I love that moment after… a long day when we’re both stressed and bickering about stupid shit, about nothing really and maybe I go to bed first and think I’m “winning” and he could come to bed and ignore me… but he doesn’t. Instead he doesn’t say anything; he wraps his arms around my waist and breathes into my hair and everything else melts away.
A day of delicious foods. Pumpkin cream cheese crepes. Bacon. Programming red wine, almond, cheese, prosciutto break (D ate the maple nuts). Beef pho (no noodles, extra veggies). Choco almonds (killed em).
I skipped yoga because queasiness/anxiety took over for unknown reasons.
I got a puffy coat so east coast here I come!

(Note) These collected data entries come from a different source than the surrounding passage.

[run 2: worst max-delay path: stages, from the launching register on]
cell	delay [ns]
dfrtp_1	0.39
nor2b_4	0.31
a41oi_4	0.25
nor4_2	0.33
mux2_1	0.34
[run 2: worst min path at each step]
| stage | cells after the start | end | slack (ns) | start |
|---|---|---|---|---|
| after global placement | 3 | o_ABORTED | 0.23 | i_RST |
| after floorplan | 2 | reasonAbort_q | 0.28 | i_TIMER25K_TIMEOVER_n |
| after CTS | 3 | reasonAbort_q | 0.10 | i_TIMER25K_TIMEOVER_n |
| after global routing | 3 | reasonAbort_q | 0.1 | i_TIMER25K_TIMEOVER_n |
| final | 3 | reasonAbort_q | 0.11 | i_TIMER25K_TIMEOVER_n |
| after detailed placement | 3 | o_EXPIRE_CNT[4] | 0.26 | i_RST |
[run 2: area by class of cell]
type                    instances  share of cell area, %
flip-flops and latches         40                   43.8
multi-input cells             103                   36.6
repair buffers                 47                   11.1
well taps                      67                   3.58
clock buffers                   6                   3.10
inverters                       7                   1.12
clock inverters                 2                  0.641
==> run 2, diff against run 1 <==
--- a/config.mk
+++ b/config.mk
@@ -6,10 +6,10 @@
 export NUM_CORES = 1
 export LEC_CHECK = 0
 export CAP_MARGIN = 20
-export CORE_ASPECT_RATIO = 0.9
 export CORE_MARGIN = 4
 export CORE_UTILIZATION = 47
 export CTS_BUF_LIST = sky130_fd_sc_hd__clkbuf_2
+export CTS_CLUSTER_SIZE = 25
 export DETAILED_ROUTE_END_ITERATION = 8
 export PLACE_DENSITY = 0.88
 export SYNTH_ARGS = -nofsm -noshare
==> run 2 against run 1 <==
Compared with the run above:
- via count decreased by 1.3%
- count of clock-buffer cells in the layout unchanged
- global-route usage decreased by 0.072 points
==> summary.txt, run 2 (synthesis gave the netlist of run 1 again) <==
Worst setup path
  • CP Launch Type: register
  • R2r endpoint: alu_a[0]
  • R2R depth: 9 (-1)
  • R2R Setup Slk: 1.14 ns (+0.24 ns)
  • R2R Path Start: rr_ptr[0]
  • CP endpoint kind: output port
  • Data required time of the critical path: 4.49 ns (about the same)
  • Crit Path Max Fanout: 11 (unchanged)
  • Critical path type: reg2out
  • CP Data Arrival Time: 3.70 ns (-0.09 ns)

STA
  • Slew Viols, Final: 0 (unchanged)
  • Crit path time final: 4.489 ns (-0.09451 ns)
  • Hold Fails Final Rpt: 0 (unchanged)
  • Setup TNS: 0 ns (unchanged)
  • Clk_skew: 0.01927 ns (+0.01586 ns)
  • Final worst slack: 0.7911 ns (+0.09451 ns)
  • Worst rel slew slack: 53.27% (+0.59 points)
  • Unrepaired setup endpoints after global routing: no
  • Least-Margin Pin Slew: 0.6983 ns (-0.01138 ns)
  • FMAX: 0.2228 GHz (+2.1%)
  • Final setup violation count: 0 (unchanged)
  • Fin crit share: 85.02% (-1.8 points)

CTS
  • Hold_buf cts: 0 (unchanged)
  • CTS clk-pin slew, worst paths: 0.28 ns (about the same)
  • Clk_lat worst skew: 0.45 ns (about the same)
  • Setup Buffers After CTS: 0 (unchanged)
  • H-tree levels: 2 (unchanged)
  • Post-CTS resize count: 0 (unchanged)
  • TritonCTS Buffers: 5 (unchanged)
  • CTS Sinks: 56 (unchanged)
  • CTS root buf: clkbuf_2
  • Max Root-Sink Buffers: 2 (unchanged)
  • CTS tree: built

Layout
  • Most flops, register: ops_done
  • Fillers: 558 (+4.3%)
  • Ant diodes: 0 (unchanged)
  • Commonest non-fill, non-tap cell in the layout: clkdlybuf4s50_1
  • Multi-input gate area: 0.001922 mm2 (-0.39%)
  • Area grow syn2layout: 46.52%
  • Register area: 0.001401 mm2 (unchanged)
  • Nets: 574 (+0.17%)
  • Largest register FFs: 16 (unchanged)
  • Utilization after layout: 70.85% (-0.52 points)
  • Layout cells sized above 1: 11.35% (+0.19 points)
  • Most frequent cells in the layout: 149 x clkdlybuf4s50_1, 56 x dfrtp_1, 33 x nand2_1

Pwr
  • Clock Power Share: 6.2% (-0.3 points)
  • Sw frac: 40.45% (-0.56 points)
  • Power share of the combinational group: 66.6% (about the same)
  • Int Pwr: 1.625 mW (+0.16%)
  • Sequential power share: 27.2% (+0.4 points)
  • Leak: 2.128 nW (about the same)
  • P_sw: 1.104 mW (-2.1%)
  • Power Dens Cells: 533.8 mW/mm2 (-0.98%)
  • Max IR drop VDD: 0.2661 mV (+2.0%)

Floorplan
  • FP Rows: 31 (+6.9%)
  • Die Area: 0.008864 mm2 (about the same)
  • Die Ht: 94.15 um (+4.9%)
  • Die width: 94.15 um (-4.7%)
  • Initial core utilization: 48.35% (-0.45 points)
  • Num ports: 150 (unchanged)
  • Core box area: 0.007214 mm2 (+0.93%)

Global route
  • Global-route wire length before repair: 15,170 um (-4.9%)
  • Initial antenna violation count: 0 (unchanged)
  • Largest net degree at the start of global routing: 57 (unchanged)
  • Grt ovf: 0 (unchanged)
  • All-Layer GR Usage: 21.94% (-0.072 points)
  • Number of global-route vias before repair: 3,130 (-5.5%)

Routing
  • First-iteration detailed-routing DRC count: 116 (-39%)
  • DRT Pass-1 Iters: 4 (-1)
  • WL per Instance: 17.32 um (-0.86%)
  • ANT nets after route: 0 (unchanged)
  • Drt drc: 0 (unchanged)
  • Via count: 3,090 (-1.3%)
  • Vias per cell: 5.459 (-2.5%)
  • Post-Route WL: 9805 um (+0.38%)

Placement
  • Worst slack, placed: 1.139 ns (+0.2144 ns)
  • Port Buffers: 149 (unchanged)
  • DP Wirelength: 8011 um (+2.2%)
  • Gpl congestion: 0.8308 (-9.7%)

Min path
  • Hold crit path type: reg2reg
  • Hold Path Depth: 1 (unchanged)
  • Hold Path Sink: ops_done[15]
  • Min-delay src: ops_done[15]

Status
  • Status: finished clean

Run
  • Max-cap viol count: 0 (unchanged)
$ cat config.mk
export PLATFORM = sky130hd
export DESIGN_NAME = countdown_ctrl
export DESIGN_NICKNAME = d
export VERILOG_FILES = /design/src/rtl/countdown_ctrl.sv
export SDC_FILE = /design/constraint.sdc
export NUM_CORES = 1
export LEC_CHECK = 0
export ABC_AREA = 0
export CAP_MARGIN = 40
export CORE_MARGIN = 4
export CORE_UTILIZATION = 50
export CTS_BUF_LIST = sky130_fd_sc_hd__clkbuf_4
export DETAILED_ROUTE_END_ITERATION = 16
export PLACE_DENSITY = 0.81
export SYNTH_ARGS = -nofsm -noshare
export SYNTH_HDL_FRONTEND = slang
export SYNTH_SLANG_ARGS = --single-unit
$ cat constraint.sdc
create_clock -name clk -period 3.1 [get_ports clk]
set_input_delay 0.93 -clock clk [delete_from_list [all_inputs] [get_ports clk]]
set_output_delay 0.93 -clock clk [all_outputs]
set_load 0.02 [all_outputs]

I made an awkward social faux pas. I saw a friend of D’s was having a Christmas party on FB sooo I clicked on the link assuming he’d be invited and I’d come too so for ~planning~ purposes but it turns out I accidentally added myself to the guest list. ESCAPE, DELETE I screamed at my phone to no avail. When I got myself off the list I laughed at my idiocy with D. What are you talking about, he asks. To which I learn the party had ALL OF A sudden been made private and he was not invited. Now he’s sad and I feel like a jackass.
Seattle red and gold winter ~style~
I’m ready for the east coast now.
Who says legs up the wall can’t also be for waking up?
Coconut meal “oatmeal” w/ butter. Steak and spinach. Pork chop and guac salad. Chocolate almonds.
I submitted my application. I didn’t finish the challenges but I don’t see how that would have been possible unless I was over qualified for the program? Maybe that was the point. A high level Ruby app when the program is on RUBY. Still really difficult to work really hard on something and not be completely proud of what you’ve done.
I’ve been having really good body image days not focusing on macros and doing whatever workouts I feel like. Like, I still have strength and flexibility and endurance goals but I’m not going to panic over eating a few extra carbs or skipping a workout to study (although protip, workout breaks have been a huge study frustration relief).